The key learning regions in the brain, the hippocampus and the prefrontal cortex, use different wave frequencies during memory-based decision making, a new research says.
The study was carried out by Massachusetts Institute of Technology neuroscientists and published in the Nature Neuroscience’s online edition on February 23.
As neurons fire in the brain they generate brain waves at different frequencies. Formerly, it was thought the frequencies were just a byproduct of neurons activity.
The new research shows that as the brain correctly links the objects during the learning process, the waves oscillate at a higher frequency, named beta, and when the link is incorrect, the waves oscillate at a lower theta frequency.
“It’s like you’re playing a computer game and you get a ding when you get it right, and a buzz when you get it wrong. These two areas of the brain are playing two different ‘notes’ for correct guesses and wrong guesses,” said senior author of the paper professor Earl Miller.
The research also shows that the oscillations may act as reinforcement for correct guesses and repression for incorrect guesses.

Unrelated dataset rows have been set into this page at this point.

**src/rtl/core/hmtp_pkg.sv**
```systemverilog
package hmtp_pkg;

	localparam int unsigned MAX_CELLS        = 1048576;
	localparam int unsigned MAX_NUMBER_CHARS = 11;

	localparam int unsigned CHAR_W       = 8;
	localparam int unsigned IDX_W        = 20;
	localparam int unsigned HGT_W        = 32;
	localparam int unsigned COL_W        = 8;
	localparam int unsigned MAXH_W       = 31;
	localparam int unsigned LIMIT_W      = 21;
	localparam int unsigned LIM_CMP_W    = 25;
	localparam int unsigned CNT_W        = 4;
	localparam int unsigned CHAN_W       = 3;
	localparam int unsigned NUM_CHANNELS = 4;
	localparam int unsigned CHAN_IDX_W   = $clog2(NUM_CHANNELS);

	localparam logic [CHAR_W-1:0] CH_NUL   = 8'h00;
	localparam logic [CHAR_W-1:0] CH_TAB   = 8'h09;
	localparam logic [CHAR_W-1:0] CH_CR    = 8'h0d;
	localparam logic [CHAR_W-1:0] CH_SPACE = 8'h20;
	localparam logic [CHAR_W-1:0] CH_COMMA = 8'h2c;
	localparam logic [CHAR_W-1:0] CH_MINUS = 8'h2d;
	localparam logic [CHAR_W-1:0] CH_ZERO  = 8'h30;
	localparam logic [CHAR_W-1:0] CH_NINE  = 8'h39;
	localparam logic [CHAR_W-1:0] CH_UP_A  = 8'h41;
	localparam logic [CHAR_W-1:0] CH_UP_F  = 8'h46;
	localparam logic [CHAR_W-1:0] CH_LO_A  = 8'h61;
	localparam logic [CHAR_W-1:0] CH_LO_F  = 8'h66;
	localparam logic [CHAR_W-1:0] CH_X     = 8'h78;

	typedef logic [COL_W-1:0] colour_t;

	localparam colour_t COLOUR_DEFAULT [NUM_CHANNELS] = '{8'd255, 8'd140, 8'd0, 8'd255};

	typedef struct packed {
		logic              ok;
		logic [3:0]        val;
	} hex_t;

	typedef struct packed {
		logic [IDX_W-1:0]         cell_index;
		logic signed [HGT_W-1:0]  height_value;
		colour_t                  red;
		colour_t                  green;
		colour_t                  blue;
		colour_t                  alpha;
		logic [MAXH_W-1:0]        running_max_height;
	} cell_t;

	function automatic hex_t hex_decode(input logic [CHAR_W-1:0] c);
		hex_t r;
		r = '0;
		if (c >= CH_ZERO && c <= CH_NINE) begin
			r.ok  = 1'b1;
			r.val = c[3:0];
		end else if ((c >= CH_LO_A && c <= CH_LO_F) || (c >= CH_UP_A && c <= CH_UP_F)) begin
			r.ok  = 1'b1;
			r.val = c[3:0] + 4'd9;
		end
		return r;
	endfunction

endpackage

```
**src/rtl/core/hmtp_parse.sv**
```systemverilog
module hmtp_parse import hmtp_pkg::*; (
	input  logic               clk,
	input  logic               arst_n,
	input  logic               cfg_wr_en,
	input  logic [LIMIT_W-1:0] cfg_wr_data,
	input  logic               valid_s1,
	input  logic [CHAR_W-1:0]  char_s1,
	input  logic               out_free,
	output logic               take,
	output logic               emit,
	output cell_t              cell_d
);

	typedef enum logic [2:0] {
		PH_BETWEEN,
		PH_NUMBER,
		PH_COMMA,
		PH_ZERO,
		PH_HEX_HIGH,
		PH_HEX_LOW,
		PH_SKIP,
		PH_STRAY
	} phase_t;

	localparam logic [LIM_CMP_W-1:0] MAX_CELLS_CMP = LIM_CMP_W'(MAX_CELLS);

	phase_t              phase_q, phase_d;
	logic [HGT_W-1:0]    acc_q, acc_d;
	logic                neg_q, neg_d;
	logic                stop_q, stop_d;
	logic [CNT_W-1:0]    cnt_q, cnt_d;
	logic [CHAN_W-1:0]   chan_q, chan_d;
	logic [3:0]          nib_q, nib_d;
	colour_t             col_q [NUM_CHANNELS];
	colour_t             col_d [NUM_CHANNELS];
	logic [LIMIT_W-1:0]  cell_limit_q;
	logic [LIMIT_W-1:0]  cell_cnt_q;
	logic [MAXH_W-1:0]   max_q, max_d;

	logic                is_digit, is_minus, is_ws, ends, in_token, room;
	hex_t                hx;
	logic [HGT_W-1:0]    acc_x10;
	logic [HGT_W-1:0]    h;
	logic [LIM_CMP_W-1:0] limit_ext, limit_eff;

	assign is_digit = (char_s1 >= CH_ZERO) && (char_s1 <= CH_NINE);
	assign is_minus = (char_s1 == CH_MINUS);
	assign is_ws    = (char_s1 == CH_SPACE) || ((char_s1 >= CH_TAB) && (char_s1 <= CH_CR));
	assign ends     = (char_s1 == CH_NUL) || is_ws;
	assign hx       = hex_decode(char_s1);
	assign acc_x10  = {acc_q[HGT_W-4:0], 3'b000} + {acc_q[HGT_W-2:0], 1'b0}
		+ {{(HGT_W-4){1'b0}}, char_s1[3:0]};

	assign in_token  = (phase_q != PH_BETWEEN) && (phase_q != PH_STRAY);
	assign limit_ext = {{(LIM_CMP_W-LIMIT_W){1'b0}}, cell_limit_q};
	assign limit_eff = (limit_ext < MAX_CELLS_CMP) ? limit_ext : MAX_CELLS_CMP;
	assign room      = {{(LIM_CMP_W-LIMIT_W){1'b0}}, cell_cnt_q} < limit_eff;

	assign emit = valid_s1 && in_token && ends && room;
	assign take = valid_s1 && (!emit || out_free);

	// height and running max
	assign h = neg_q ? (~acc_q + 1'b1) : acc_q;

	always_comb begin
		max_d = max_q;
		if (!h[HGT_W-1] && (h[MAXH_W-1:0] > max_q)) begin
			max_d = h[MAXH_W-1:0];
		end
	end

	always_comb begin
		cell_d.cell_index         = cell_cnt_q[IDX_W-1:0];
		cell_d.height_value       = h;
		cell_d.red                = col_q[0];
		cell_d.green              = col_q[1];
		cell_d.blue               = col_q[2];
		cell_d.alpha              = col_q[3];
		cell_d.running_max_height = max_d;
	end

	always_comb begin
		phase_d = phase_q;
		acc_d   = acc_q;
		neg_d   = neg_q;
		stop_d  = stop_q;
		cnt_d   = cnt_q;
		chan_d  = chan_q;
		nib_d   = nib_q;
		col_d   = col_q;
		unique case (phase_q)
			PH_BETWEEN: begin
				if (is_digit || is_minus) begin
					neg_d   = is_minus;
					acc_d   = is_minus ? '0 : {{(HGT_W-4){1'b0}}, char_s1[3:0]};
					stop_d  = 1'b0;
					cnt_d   = CNT_W'(1);
					chan_d  = '0;
					nib_d   = '0;
					col_d   = COLOUR_DEFAULT;
					phase_d = PH_NUMBER;
				end else if (!ends) begin
					phase_d = PH_STRAY;
				end
			end
			PH_STRAY: begin
				if (ends) begin
					phase_d = PH_BETWEEN;
				end
			end
			default: begin
				if (ends) begin
					phase_d = PH_BETWEEN;
				end else begin
					case (phase_q)
						PH_NUMBER: begin
							if (is_digit || is_minus) begin
								if (cnt_q < CNT_W'(MAX_NUMBER_CHARS)) begin
									if (!stop_q && is_digit) begin
										acc_d = acc_x10;
									end else begin
										stop_d = 1'b1;
									end
									cnt_d = cnt_q + 1'b1;
								end
							end else begin
								phase_d = (char_s1 == CH_COMMA) ? PH_COMMA : PH_SKIP;
							end
						end
						PH_COMMA: phase_d = (char_s1 == CH_ZERO) ? PH_ZERO : PH_SKIP;
						PH_ZERO:  phase_d = (char_s1 == CH_X) ? PH_HEX_HIGH : PH_SKIP;
						PH_HEX_HIGH: begin
							if (!hx.ok || (chan_q >= CHAN_W'(NUM_CHANNELS))) begin
								phase_d = PH_SKIP;
							end else begin
								nib_d   = hx.val;
								phase_d = PH_HEX_LOW;
							end
						end
						PH_HEX_LOW: begin
							if (!hx.ok) begin
								phase_d = PH_SKIP;
							end else begin
								col_d[chan_q[CHAN_IDX_W-1:0]] = {nib_q, hx.val};
								chan_d  = chan_q + 1'b1;
								phase_d = PH_HEX_HIGH;
							end
						end
						default: ;
					endcase
				end
			end
		endcase
	end

	always_ff @(posedge clk or negedge arst_n) begin
		if (!arst_n) begin
			phase_q      <= PH_BETWEEN;
			acc_q        <= '0;
			neg_q        <= 1'b0;
			stop_q       <= 1'b0;
			cnt_q        <= '0;
			chan_q       <= '0;
			nib_q        <= '0;
			col_q        <= COLOUR_DEFAULT;
			cell_limit_q <= '0;
			cell_cnt_q   <= '0;
			max_q        <= '0;
		end else begin
			if (cfg_wr_en) begin
				cell_limit_q <= cfg_wr_data;
			end
			if (take) begin
				phase_q <= phase_d;
				acc_q   <= acc_d;
				neg_q   <= neg_d;
				stop_q  <= stop_d;
				cnt_q   <= cnt_d;
				chan_q  <= chan_d;
				nib_q   <= nib_d;
				col_q   <= col_d;
			end
			if (take && emit) begin
				cell_cnt_q <= cell_cnt_q + 1'b1;
				max_q      <= max_d;
			end
		end
	end

endmodule

```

During the research, the brains of animals were examined for activity while they form explicit memories relating to events and facts such as names, faces, locations and events.
The subjects were shown pairs of pictures and through trial and error they gradually learned which pairs were associated.
The researchers found brain waves occurred at various frequencies depending on the correctness or incorrectness of the answers.
In relation to correct associations, the waves occurred at the beta frequency, about 9 to 16 hertz, and when they were incorrect the oscillation happened at the theta frequency, around 2 to 6 hertz.
“When the animal guesses correctly, the brain hums at the correct answer note, and that frequency reinforces the strengthening of connections,” Earl Miller said. “When the animal guesses incorrectly, the ‘wrong’ buzzer buzzes, and that frequency is what weakens connections, so it’s basically telling the brain to forget about what it just did”.
The study stresses the importance of brain waves during cognitive function.
“Brain waves had been ignored for decades in neuroscience. It’s been thought of as the humming of a car engine,” said Miller. “What we’re discovering through this experiment and others is that these brain waves may be the infrastructure that supports neural communication.”
The research team is currently carrying out investigations into whether learning can be speeded up by noninvasive electrical stimulation to simulate the Beta and Theta waves.
“The idea is that you make the correct guesses feel more correct to the brain, and the incorrect guesses feel more incorrect,” Miller said.